However, even simplified models illuminate important principles. The emergence of learned coping policies demonstrates how individuals might discover effective strategies through experience, suggesting mechanisms for spontaneous recovery or naturalistic adaptation. The comparison with fixed agents highlights the value of behavioral flexibility, echoing clinical observations that psychological rigidity often predicts poor mental health outcomes.

The model’s structure also suggests potential intervention points. If real individuals behave like Q-learning agents, interventions that enhance exploration (trying new coping strategies), improve reward signals (helping people recognize strategy effectiveness), or alter environmental conditions (increasing support availability) might facilitate better adaptation. Cognitive behavioral therapy, for instance, might work partly by helping clients explore new behavioral strategies and recognize their effects—analogous to guiding the exploration-exploitation balance in reinforcement learning.

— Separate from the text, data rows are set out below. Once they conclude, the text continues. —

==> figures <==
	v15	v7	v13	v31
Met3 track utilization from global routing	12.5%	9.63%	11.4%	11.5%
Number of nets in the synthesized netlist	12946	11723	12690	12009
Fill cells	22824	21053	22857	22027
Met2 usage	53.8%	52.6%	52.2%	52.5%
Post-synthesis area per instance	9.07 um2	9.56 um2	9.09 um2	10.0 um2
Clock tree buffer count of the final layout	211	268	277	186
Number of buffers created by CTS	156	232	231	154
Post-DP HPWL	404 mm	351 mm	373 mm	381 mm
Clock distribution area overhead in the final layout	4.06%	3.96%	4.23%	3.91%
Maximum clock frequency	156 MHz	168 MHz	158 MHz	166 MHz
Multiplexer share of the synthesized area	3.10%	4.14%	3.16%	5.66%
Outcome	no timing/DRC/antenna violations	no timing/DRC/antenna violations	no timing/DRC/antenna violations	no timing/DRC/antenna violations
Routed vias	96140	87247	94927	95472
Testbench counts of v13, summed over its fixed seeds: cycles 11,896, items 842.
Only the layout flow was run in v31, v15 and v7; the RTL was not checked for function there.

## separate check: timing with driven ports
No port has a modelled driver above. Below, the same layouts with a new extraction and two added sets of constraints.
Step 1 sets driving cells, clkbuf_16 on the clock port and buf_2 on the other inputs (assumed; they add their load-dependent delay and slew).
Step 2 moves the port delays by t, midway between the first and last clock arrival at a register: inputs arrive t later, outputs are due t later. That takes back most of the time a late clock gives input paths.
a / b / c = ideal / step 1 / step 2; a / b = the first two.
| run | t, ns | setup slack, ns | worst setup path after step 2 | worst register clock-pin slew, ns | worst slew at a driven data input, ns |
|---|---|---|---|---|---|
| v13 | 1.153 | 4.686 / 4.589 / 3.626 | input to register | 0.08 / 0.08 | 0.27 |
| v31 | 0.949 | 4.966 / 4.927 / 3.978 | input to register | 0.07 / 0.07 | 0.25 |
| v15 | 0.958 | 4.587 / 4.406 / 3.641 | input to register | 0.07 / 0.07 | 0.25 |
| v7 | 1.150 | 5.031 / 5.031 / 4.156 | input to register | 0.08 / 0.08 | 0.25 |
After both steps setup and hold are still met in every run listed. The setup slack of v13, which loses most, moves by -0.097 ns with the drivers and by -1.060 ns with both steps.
This is an optimization exercise on Yosys and OpenROAD, whose aim is small area, a short achievable clock period and few clock cycles, not a production implementation. No run shown here included a check of the RTL's function; only the layout flow was run. No activity file was given, so power comes from the tool's default toggle rates.

[flow/flow/run.sh]
#!/bin/bash
set -euo pipefail
bash standard.sh SETUP_SLACK_MARGIN=6.8 'BUFFER_PORTS_ARGS=-buffer_cell sky130_fd_sc_hd__buf_4' finish > standard.log 2>&1
[flow/standard.sh]
#!/bin/bash
# synth_recipe.tcl (not shown) runs the flow's synth.tcl, then flattens the netlist and writes it again
# the make line also repeats each setting of config.mk as NAME=value (left out here)
make -C /OpenROAD-flow-scripts/flow DESIGN_CONFIG=/design/flow/config.mk WORK_HOME=/design/flow/orfs CLKGATE_MAP_FILE= SYNTH_SCRIPT=/design/flow/synth_recipe.tcl "${@:-finish}"
[flow/config.mk]
export PLATFORM = sky130hd
export DESIGN_NAME = hl_rx_core
export DESIGN_NICKNAME = hl_rx_core
export VERILOG_FILES = /design/flow/design.v
export SDC_FILE = /design/flow/constraint.sdc
export NUM_CORES = 4
export LEC_CHECK = 0
export CAP_MARGIN = 50
export CORE_MARGIN = 2
export CORE_UTILIZATION = 65
export CTS_CLUSTER_DIAMETER = 60
export CTS_CLUSTER_SIZE = 24
export PLACE_DENSITY = 0.75
export SLEW_MARGIN = 70
[flow/constraint.sdc]
create_clock -name core_clock -period 10.0 [get_ports {clk}]
set_input_delay 2.0000 -clock core_clock [delete_from_list [all_inputs] [get_ports {clk}]]
set_output_delay 2.0000 -clock core_clock [all_outputs]
set_load 0.01 [all_outputs]
[flow/design.v]
module hl_rx_core (
    input  wire        clk,
    input  wire        rst,           
    input  wire        cmd_valid,
    input  wire [31:0] cmd_word,
    output wire        cmd_ready,
    output reg         rsp_valid,
    output reg  [7:0]  rsp_status,
    output reg  [31:0] rsp_value,
    output reg  [7:0]  rsp_flags,
    output reg         frm_valid,
    output reg  [7:0]  frm_data
);
    localparam [7:0] OP_CRC_INIT    = 8'h01;
    localparam [7:0] OP_CRC_FEED    = 8'h02;
    localparam [7:0] OP_CRC_READ    = 8'h03;
    localparam [7:0] OP_RX_START    = 8'h20;
    localparam [7:0] OP_RX_APPEND   = 8'h21;
    localparam [7:0] OP_RX_SCAN     = 8'h22;
    localparam [7:0] OP_STATUS_READ = 8'h30;
    localparam [7:0] ST_OK          = 8'd0;
    localparam [7:0] ST_RX_OVERFLOW = 8'd6;
    localparam [7:0] ST_ILLEGAL_OP  = 8'd7;
    localparam [7:0] ST_RX_DONE     = 8'd9;
    function [15:0] crc_byte;
        input [15:0] r;
        input [7:0]  b;
        integer k;
        reg [15:0] c;
        reg [7:0]  d;
        begin
            c = r;
            d = b;
            for (k = 0; k < 8; k = k + 1) begin
                if ((c[0] ^ d[0]) == 1'b1)
                    c = (c >> 1) ^ 16'hA001;
                else
                    c = c >> 1;
                d = d >> 1;
            end
            crc_byte = c;
        end
    endfunction
    function [15:0] crc_drop;
        input [7:0] b;
        begin
            crc_drop = {8'h00, b} << 4 ^ {8'h00, b} << 6 ^ {8'h00, b} << 7;
        end
    endfunction
    reg [15:0] crc_reg;
    reg [8:0]  len;                  
    reg        loop_mode;
    reg        found;
    reg        done;
    reg        rxf_present;
    reg [9:1]  err_sticky;
    reg [7:0]  bank0 [0:127];
    reg [7:0]  bank1 [0:127];
    reg        act;                  
    reg [6:0]  und;                  
    reg [15:0] rcrc;                 
    reg [1:0]  nfr;                  
    reg [7:0]  pdisc;                
    reg [7:0]  stg;                  
    reg        app_p;                
    reg        feed_p;               
    reg        rdy;
    reg        eb;                   
    reg [6:0]  ecnt;                 
    assign cmd_ready = rdy;
    wire       accept = cmd_valid && rdy;
    wire [7:0] op     = cmd_word[7:0];
    wire [7:0] arg    = cmd_word[31:24];
    wire z16   = (cmd_word[23:8] == 16'h0000);
    wire a0    = (arg == 8'h00);
    wire a71   = (arg[7:1] == 7'h00);
    wire m_01  = (op == OP_CRC_INIT);
    wire m_02  = (op == OP_CRC_FEED);
    wire m_03  = (op == OP_CRC_READ);
    wire m_20  = (op == OP_RX_START);
    wire m_21  = (op == OP_RX_APPEND);
    wire m_22  = (op == OP_RX_SCAN);
    wire m_30  = (op == OP_STATUS_READ);
    wire legal = z16 && (((m_01 || m_03 || m_22 || m_30) && a0) ||
                         m_02 || m_21 || (m_20 && a71));
    wire l_crc   = !op[5];                       
    wire l_rx    = op[5] && !op[4];              
    wire l_stat  = op[4];                        
    wire l_init  = l_crc && !op[1];
    wire l_feed  = l_crc && op[1] && !op[0];
    wire l_read  = l_crc && op[1] && op[0];
    wire l_start = l_rx && !op[1] && !op[0];
    wire l_app   = l_rx && op[0];
    wire l_scan  = l_rx && op[1];
    wire acc_ok  = accept && legal;
    wire c_ill   = accept && !legal;
    wire c_init  = acc_ok && l_init;
    wire c_feed  = acc_ok && l_feed;
    wire c_start = acc_ok && l_start;
    wire c_app   = acc_ok && l_app;
    wire c_scan  = acc_ok && l_scan;
    wire full_buf  = (len == 9'd256);
    wire c_app_ok  = c_app && !done && !full_buf;
    wire c_app_ovf = c_app && !done && full_buf;
    wire c_scan_ok = c_scan && !done;
    wire c_rxdone  = (c_app || c_scan) && done;
    wire [7:0]  a_new  = act ? bank1[0]   : bank0[0];     
    wire [7:0]  a_old  = act ? bank1[126] : bank0[126];   
    wire [15:0] rstep  = crc_byte(rcrc, a_new);
    wire        full   = (und == 7'd127);
    wire        win_ok = full && ({stg, a_new} == ~rcrc);
    wire        dec_f  = app_p && win_ok;                 
    wire        dec_d  = app_p && full && !win_ok;        
    wire [6:0]  und_p1  = und + 7'd1;
    wire [6:0]  und_n   = !app_p ? und : !full ? und_p1 : win_ok ? 7'd0 : 7'd127;
    wire [1:0]  nfr_n   = dec_f ? nfr + 2'd1 : nfr;
    wire        act_n   = act ^ dec_f;
    wire [7:0]  pdisc_p1 = pdisc + 8'd1;
    wire [7:0]  pdisc_n = dec_d ? pdisc_p1 : pdisc;
    wire        nz      = (nfr != 2'd0) || dec_f;
    wire [15:0] crc_n   = feed_p ? crc_byte(crc_reg, stg) : crc_reg;
    wire [8:0]  len_p1  = len + 9'd1;
    wire        ebn = (nfr == 2'd1) ? !act : act;
    wire [7:0]  fb  = (nfr == 2'd1) ? (act ? bank0[127] : bank1[127]) :
                      (nfr == 2'd2) ? (act ? bank1[127] : bank0[127]) :
                                      (act ? bank1[126] : bank0[126]);
    wire sh0 = (app_p && !act) || (frm_valid && !eb);
    wire sh1 = (app_p &&  act) || (frm_valid &&  eb);
    integer i;
    always @(posedge clk) begin
        if (sh0) begin
            for (i = 127; i > 0; i = i - 1) bank0[i] <= bank0[i-1];
            bank0[0] <= stg;
        end
        if (sh1) begin
            for (i = 127; i > 0; i = i - 1) bank1[i] <= bank1[i-1];
            bank1[0] <= stg;
        end
    end
    wire last_fr = (nfr == 2'd1);
    wire strm    = frm_valid && (nfr != 2'd0);              
    wire rsp_end = strm && ecnt == 7'd1 && last_fr;          
    always @(posedge clk) begin
        stg <= arg;
        if (!frm_valid) begin
            frm_data <= fb;
            eb       <= ebn;
            ecnt     <= 7'd127;
        end else begin
            ecnt <= ecnt - 7'd1;
            if (ecnt == 7'd0) begin
                frm_data <= eb ? bank0[127] : bank1[127];
                eb       <= !eb;
            end else begin
                frm_data <= eb ? bank1[126] : bank0[126];
            end
        end
    end
    always @(posedge clk) begin
        if (app_p) begin
            if (und == 7'd0)
                rcrc <= 16'h0000;
            else if (dec_d)
                rcrc <= rstep ^ crc_drop(a_old);
            else
                rcrc <= rstep;
        end
    end
    wire [31:0] status_word = {err_sticky, 1'b0, 2'b00, rxf_present, 1'b0,
                               loop_mode, done, found, len};
    always @(posedge clk) begin
        if (rst) begin
            crc_reg     <= 16'h0000;
            len         <= 9'd0;
            loop_mode   <= 1'b0;
            found       <= 1'b0;
            done        <= 1'b0;
            rxf_present <= 1'b0;
            err_sticky  <= 9'h000;
            act         <= 1'b0;
            und         <= 7'd0;
            nfr         <= 2'd0;
            pdisc       <= 8'h00;
            app_p       <= 1'b0;
            feed_p      <= 1'b0;
            rdy         <= 1'b1;
            rsp_valid   <= 1'b0;
            frm_valid   <= 1'b0;
        end else begin
            app_p  <= c_app_ok;
            feed_p <= c_feed;
            act    <= act_n;
            crc_reg <= c_init ? 16'h0000 : crc_n;
            und     <= c_start ? 7'd0 : und_n;
            if (c_start || (c_scan_ok && !nz) || rsp_end)
                pdisc <= 8'h00;
            else
                pdisc <= pdisc_n;
            if (c_start)
                len <= 9'd0;
            else if (c_app_ok)
                len <= len_p1;
            else if (c_scan_ok)
                len <= {2'b00, und_n};
            if (c_start) begin
                loop_mode   <= arg[0];
                found       <= 1'b0;
                done        <= 1'b0;
                rxf_present <= 1'b0;
            end else if (c_scan_ok) begin
                found <= nz;
                if (!loop_mode && nz)
                    done <= 1'b1;
                if (nz)
                    rxf_present <= 1'b1;
            end
            if (c_ill)
                err_sticky[7] <= 1'b1;
            if (c_rxdone)
                err_sticky[9] <= 1'b1;
            if (c_app_ovf)
                err_sticky[6] <= 1'b1;
            if (!frm_valid || nfr == 2'd0) begin
                nfr       <= c_start ? 2'd0 : nfr_n;
                frm_valid <= c_scan_ok && nz;
                rdy       <= !(c_scan_ok && nz);
                rsp_valid <= accept && !(c_scan_ok && nz);
            end else begin
                if (ecnt == 7'd1)
                    nfr <= nfr - 2'd1;
                rdy       <= rsp_end;
                rsp_valid <= rsp_end;
            end
        end
    end
    wire ill = !legal;
    always @(posedge clk) begin
        if (strm) begin
            rsp_status <= ST_OK;
            rsp_flags  <= {6'h00, !loop_mode, 1'b1};
            rsp_value  <= {24'h0, pdisc};
        end else begin
            rsp_status <= ill ? ST_ILLEGAL_OP :
                          ((l_app || l_scan) && done) ? ST_RX_DONE :
                          (l_app && full_buf) ? ST_RX_OVERFLOW : ST_OK;
            rsp_flags  <= {6'h00, !ill && l_scan && !done && !loop_mode && nz,
                                  !ill && l_scan && !done && nz};
            rsp_value  <= ill ? cmd_word :
                          (({32{l_read}} & {16'h0000, ~crc_n}) |
                           ({32{l_stat}} & status_word) |
                           ({32{l_app && !done}} & (full_buf ? 32'd257 : {23'h0, len_p1})) |
                           ({32{l_scan && !done}} & {24'h0, pdisc_n}));
        end
    end
endmodule
This design comes from an exercise in tuning for small area, a short achievable clock period and few clock cycles per item on the open sky130 flow, not from production work. The RTL was checked by simulation tests, not by an equivalence proof against the original design.

==> 05-25: inputs <==
// fsb_conv
module fsb_conv (
    input  wire        clk,
    input  wire        rst,
    input  wire        cmd_valid,
    output wire        cmd_ready,
    input  wire [2:0]  cmd_from,
    input  wire [2:0]  cmd_to,
    input  wire [31:0] cmd_len,
    input  wire        cmd_query,
    input  wire        cmd_pad_sign,
    input  wire        in_valid,
    output wire        in_ready,
    input  wire [7:0]  in_data,
    output wire        out_valid,
    input  wire        out_ready,
    output wire [7:0]  out_data,
    output wire        out_last,
    output wire        rsp_valid,
    input  wire        rsp_ready,
    output wire [3:0]  rsp_status,
    output wire [31:0] rsp_len
);
Settings: LEC_CHECK=0, CAP_MARGIN=20, CORE_MARGIN=2, CORE_UTILIZATION=40, PLACE_DENSITY=0.6, SLEW_MARGIN=20; clock period 10.0 ns.
standard.sh (not shown) runs the stock make flow with config.mk's settings and CLKGATE_MAP_FILE= SYNTH_SCRIPT=/design/flow/synth_recipe.tcl, a recipe that flattens the netlist after the stock synthesis.
==> flow/flow/run.sh <==
#!/bin/bash
# Standard layout, with the timing repair aiming below the clock period:
# repair_timing works on every path with less than SETUP_SLACK_MARGIN ns of
# slack. The clock, constraints and everything else are the standard flow's own.
set -euo pipefail
bash standard.sh SETUP_SLACK_MARGIN=6.5 finish > standard.log 2>&1
==> 06-09: changes against 05-25 <==
--- a/flow/design.v
+++ b/flow/design.v
@@ -59,11 +59,16 @@
     reg        rv;
     reg  [1:0] r_st;
     reg [31:0] rem;              
     reg        more;             
     reg [31:0] len;              
+    reg  [1:0] lph;              
+    reg        sfin;             
+    reg        core_done;
     reg        irdy;
+    reg  [7:0] IR;               
+    reg        IRv;
     reg  [5:0] R;
     reg  [1:0] r;                
     reg        hi;               
     reg        upar;             
     reg  [7:0] P;                
@@ -91,21 +96,25 @@
     wire fire  = in_valid & irdy;
     wire xv = (xs != S_E);
     wire yv = (ys != S_E);
     wire xq = (xs == S_Q);
     wire yq = (ys == S_Q);
-    wire room    = !xv | !yv | (!ov & !rv);
-    wire run     = !idle & (job == J_STREAM);
+    wire room    = !xv | !yv | !ov;
+    wire run     = !idle & (job == J_STREAM) & !core_done;
     wire need_in = !(m_exp & hi & (r == 2'd3));
     wire pfeed   = m_pre & Pv & !pw;
     wire pwait   = m_pre & Pv & pw;
     wire pempty  = m_pre & !Pv;
-    wire [7:0] D       = pfeed ? P : (more ? in_data : 8'h00);
-    wire       avail   = pfeed | (more ? (in_valid & !pempty) : 1'b1);
-    wire       step    = run & room & (!need_in | avail);
+    wire       src_p   = pfeed;
+    wire       src_ir  = IRv & (!m_pre | pwait);
+    wire       src_z   = !more & !IRv & !pfeed;
+    wire [7:0] D       = src_p ? P : (src_ir ? IR : 8'h00);
+    wire       step    = run & room & (!need_in | src_p | src_ir | src_z);
     wire       consume = step & need_in;
-    wire       inj     = m_con & !more & !Pv;    
+    wire       inj     = m_con & !more & !IRv & !Pv;    
+    wire       move    = run & IRv & (pempty | (pfeed & consume));
+    wire       ir_free = (src_ir & consume) | move;
     wire [7:0]  Dx = (m_con & hi) ? {D[5:0], 2'b00} : D;
     wire [2:0]  sh = {1'b0, r} + {2'b00, m_exp & hi};
     wire [15:0] W  = {2'b00, R, Dx};
     reg  [7:0]  u8;
     always @* begin
@@ -120,40 +129,42 @@
     wire        psgn    = m_pad & u8[5];
     wire [7:0]  unit    = inj ? 8'h00 : ((m_exp & hi) ? {psgn, psgn, u8[5:0]} : u8);
     wire        produce = step & !(m_con & hi & (r == 2'd0) & !inj);
     wire rem_is1 = (rem[31:1] == 31'd0) & rem[0];
     wire more_n  = more & !(fire & rem_is1);
+    wire IRv_n   = (IRv & !ir_free) | fire;
     reg  Pv_n, pw_n;
     always @* begin
         Pv_n = Pv;
         pw_n = pw;
         if (pfeed & consume) Pv_n = 1'b0;
         if (pwait & consume) pw_n = 1'b0;
-        if (fire & (pempty | pfeed)) begin
+        if (move) begin
             Pv_n = 1'b1;
             pw_n = 1'b1;
         end
     end
-    wire data_end = !more_n & !Pv_n;
+    wire data_end = !more & !(IRv & !ir_free) & !Pv_n;
     wire [1:0] r_n  = !step ? r :
                       (m_exp & hi) ? r + 2'd1 :
                       (m_con & hi) ? r - 2'd1 : r;
     wire       hi_n = hi ^ step;
     wire final_u = m_exp ? (!hi & (r == 2'd0) & data_end) :
                    m_con ? (inj | (data_end & (!m_post | upar))) :
                            data_end;
-    wire       qempty = !ov & !xv & !yv;
-    wire       qrun = !idle & (job == J_QUERY) & !rv & qempty;
-    wire [4:0] qi   = qc[4:0];
+    wire       cp    = !idle & (lph == 2'd0) & !rv;    
+    wire       qrun  = !idle & (lph == 2'd1);
+    wire [4:0] qi    = qc[4:0];
+    wire       qend  = qrun & (qi == 5'd31) & ((job == J_RESP) | !m_exp | qc[5]);
+    wire       ldone = (lph == 2'd2) | qend;
     wire       sdone = ofire & ol;
-    wire       qdone = qrun & (qi == 5'd31) & (qc[5] | !m_exp);
-    wire       edone = !idle & (job == J_RESP) & !rv & qempty;
-    wire       rv_n  = (sdone | qdone | edone) | (rv & !rsp_ready);
+    wire       raise = !idle & ((job == J_STREAM) ? ((sdone | sfin) & ldone) : qend);
+    wire       rv_n  = raise | (rv & !rsp_ready);
     wire u_pend  = m_post & !upar;             
     wire u_last  = final_u & !m_post;          
     wire p_last  = final_u & m_post;           
-    wire od_free = (!ov | ofire) & !rv_n;   
+    wire od_free = !ov | ofire;
     wire x_first = xq & (!yq | xfirst);
     wire y_first = yq & !x_first;
     wire take_x  = od_free & x_first;
     wire take_y  = od_free & y_first;
     wire bypass  = od_free & !xq & !yq & produce & !u_pend;
@@ -179,12 +190,12 @@
         if (to_y) begin
             ys_n     = u_pend ? S_P : S_Q;
             xfirst_n = !((xs == S_P) | !(xs_n == S_Q));
         end
     end
-    wire       qa   = rem[0];
-    wire       t3   = (qi <= 5'd28) & rem[3];
+    wire       qa   = len[0];
+    wire       t3   = (qi <= 5'd28) & len[3];
     wire       y1   = m_con ? (qa ^ !t3 ^ c1) : qa;
     wire       y1c  = (qa & !t3) | (qa & c1) | (!t3 & c1);
     wire       rnd  = (m_pre & !m_con) | (m_con & m_post);
     wire       g0   = (qi == 5'd0) & rnd;
     wire       o1   = y1 ^ (c2 | (g0 & y1));
@@ -213,38 +224,42 @@
     wire       mic  = (qa & kb) | (qa & c1) | (kb & c1);
     wire       si   = mi ^ sd ^ c2;
     wire       sic  = (mi & sd) | (mi & c2) | (sd & c2);
     wire       o2   = mi ^ si ^ cb;
     wire       o2b  = (!mi & si) | (!mi & cb) | (si & cb);
-    wire       len_inc = ofire;
-    wire room_n  = (xs_n == S_E) | (ys_n == S_E) | (!ov_n & !rv_n);
+    wire       qout = (job == J_RESP) ? 1'b0 :
+                      !m_exp ? o1 :
+                      qc[5] ? o2 : qa;
+    wire room_n  = (xs_n == S_E) | (ys_n == S_E) | !ov_n;
     wire need_n  = !(m_exp & hi_n & (r_n == 2'd3));
-    wire irdy_n  = cfire ? (d_ok & !cmd_query & d_nz & (d_pre | room_n)) :
-                   (!idle & (job == J_STREAM) & more_n &
-                    ((m_pre & !Pv_n) | (room_n & need_n)));
+    wire irdy_n  = cfire ? (d_ok & !cmd_query & d_nz & !rv_n) :
+                   (!idle & (job == J_STREAM) & more_n & ((lph != 2'd0) | !rv_n) &
+                    (!IRv_n | (m_pre & !Pv_n) | (room_n & need_n)));
     always @(posedge clk) begin
         if (rst) begin
             idle <= 1'b1;
             rv   <= 1'b0;
             ov   <= 1'b0;
             irdy <= 1'b0;
             xs   <= S_E;
             ys   <= S_E;
-            len  <= 32'd0;
         end else begin
             rv   <= rv_n;
             irdy <= irdy_n;
-            if (sdone | qdone | edone)
-                r_st <= edone ? {m_exp, m_con} : 2'b00;
-            if (qdone | edone | (produce & final_u))
+            if (raise) begin
                 idle <= 1'b1;
-            if (rfire)
-                len <= 32'd0;
-            else if (len_inc)
-                len <= len + 32'd1;
-            else if (qrun)
-                len <= {qc[5] ? o2 : o1, len[31:1]};
+                r_st <= (job == J_RESP) ? {m_exp, m_con} : 2'b00;
+            end
+            if (sdone)
+                sfin <= 1'b1;
+            if (cp) begin
+                len <= rem;
+                lph <= 2'd1;
+            end else if (qrun) begin
+                len <= {qout, len[31:1]};
+                if (qend) lph <= 2'd2;
+            end
             ov     <= ov_n;
             xs     <= xs_n;
             ys     <= ys_n;
             xfirst <= xfirst_n;
             if (od_free) begin
@@ -268,10 +283,14 @@
                 n0     <= cmd_len[0];
                 r      <= 2'd0;
                 hi     <= 1'b1;
                 upar   <= 1'b0;
                 Pv     <= 1'b0;
+                IRv    <= 1'b0;
+                lph    <= 2'd0;
+                sfin   <= 1'b0;
+                core_done <= 1'b0;
                 pw     <= 1'b0;
                 qc     <= 6'd0;
                 qv     <= 3'd0;
                 c1     <= (cmd_len[2:0] == 3'd0);
                 c2     <= 1'b0;
@@ -286,23 +305,27 @@
             end else begin
                 if (fire) begin
                     rem  <= rem - 32'd1;
                     more <= more_n;
                 end
+                IRv <= IRv_n;
+                if (fire)
+                    IR <= in_data;
                 Pv <= Pv_n;
                 pw <= pw_n;
-                if (fire & (pempty | pfeed))
-                    P <= in_data;
+                if (move)
+                    P <= IR;
                 if (consume)
                     R <= D[5:0];
                 r  <= r_n;
                 hi <= hi_n;
-                if (produce)
+                if (produce) begin
                     upar <= !upar;
+                    if (final_u) core_done <= 1'b1;
+                end
                 if (qrun) begin
                     qc  <= qc + 6'd1;
-                    rem <= {rem[0], rem[31:1]};
                     if (!qc[5]) begin
                         c1 <= y1c;
                         c2 <= o1c;
                         qv <= vn;
                         if (qi == 5'd31) begin
==> flow/flow/run.sh (replaced) <==
#!/bin/bash
# Standard layout with three changes:
#  - port buffers are sky130_fd_sc_hd__buf_1 (the repair may upsize them),
#  - the clock tree is built from sky130_fd_sc_hd__clkbuf_8,
#  - the timing repair works on every path with less than
#    SETUP_SLACK_MARGIN ns of slack, so it aims below the clock period.
# The clock, constraints and everything else are the standard flow's own.
set -euo pipefail
bash standard.sh SETUP_SLACK_MARGIN=6.5 \
    "BUFFER_PORTS_ARGS=-buffer_cell sky130_fd_sc_hd__buf_1" \
    CTS_BUF_LIST=sky130_fd_sc_hd__clkbuf_8 \
    finish > standard.log 2>&1
==> reports/results.ini <==
[final_layout]
seqCellArea_sq_um = 3910

[grt]
first_global_vias = 7788

[sta]
period_needed_ns = 3.55

[outcome]
status = finished clean

[power]
p_seq_share_pct = 42.6
p_comb_w = 0.000277

[setup_path]
startpoint = in_valid
path_depth = 6

[synth]
netlist.area_leader.share_pct = 34.3

[die]
rows = 54

# the run above: 05-25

The environmental dynamics emphasize that individual coping strategies interact with external conditions. Even optimal personal strategies may prove insufficient under extreme environmental stress or severely limited support availability. This perspective suggests that effective mental health intervention requires both individual skill development and systemic changes that create supportive environments.

17.9 Extensions and Future Directions

This framework admits numerous extensions that could increase realism and explanatory power. Multi-agent social interactions could model peer effects in coping behavior, where agents influence each other’s strategy choices and perceived support. Such extensions might reveal how social contagion affects mental health outcomes or how peer support networks emerge and function.

Deep Q-learning could replace tabular methods, enabling continuous state spaces that capture psychological states with greater fidelity. Neural networks could learn complex state representations, potentially discovering features and patterns that discrete binning misses. This would also facilitate scaling to high-dimensional state spaces incorporating multiple symptoms, personality factors, and life circumstances.

Inverse reinforcement learning offers intriguing possibilities for calibrating models to real behavioral data. Given observed coping behaviors, inverse RL could infer implicit reward functions that rationalize those behaviors, potentially revealing how individuals implicitly value different outcomes or how disorders might involve maladaptive reward structures.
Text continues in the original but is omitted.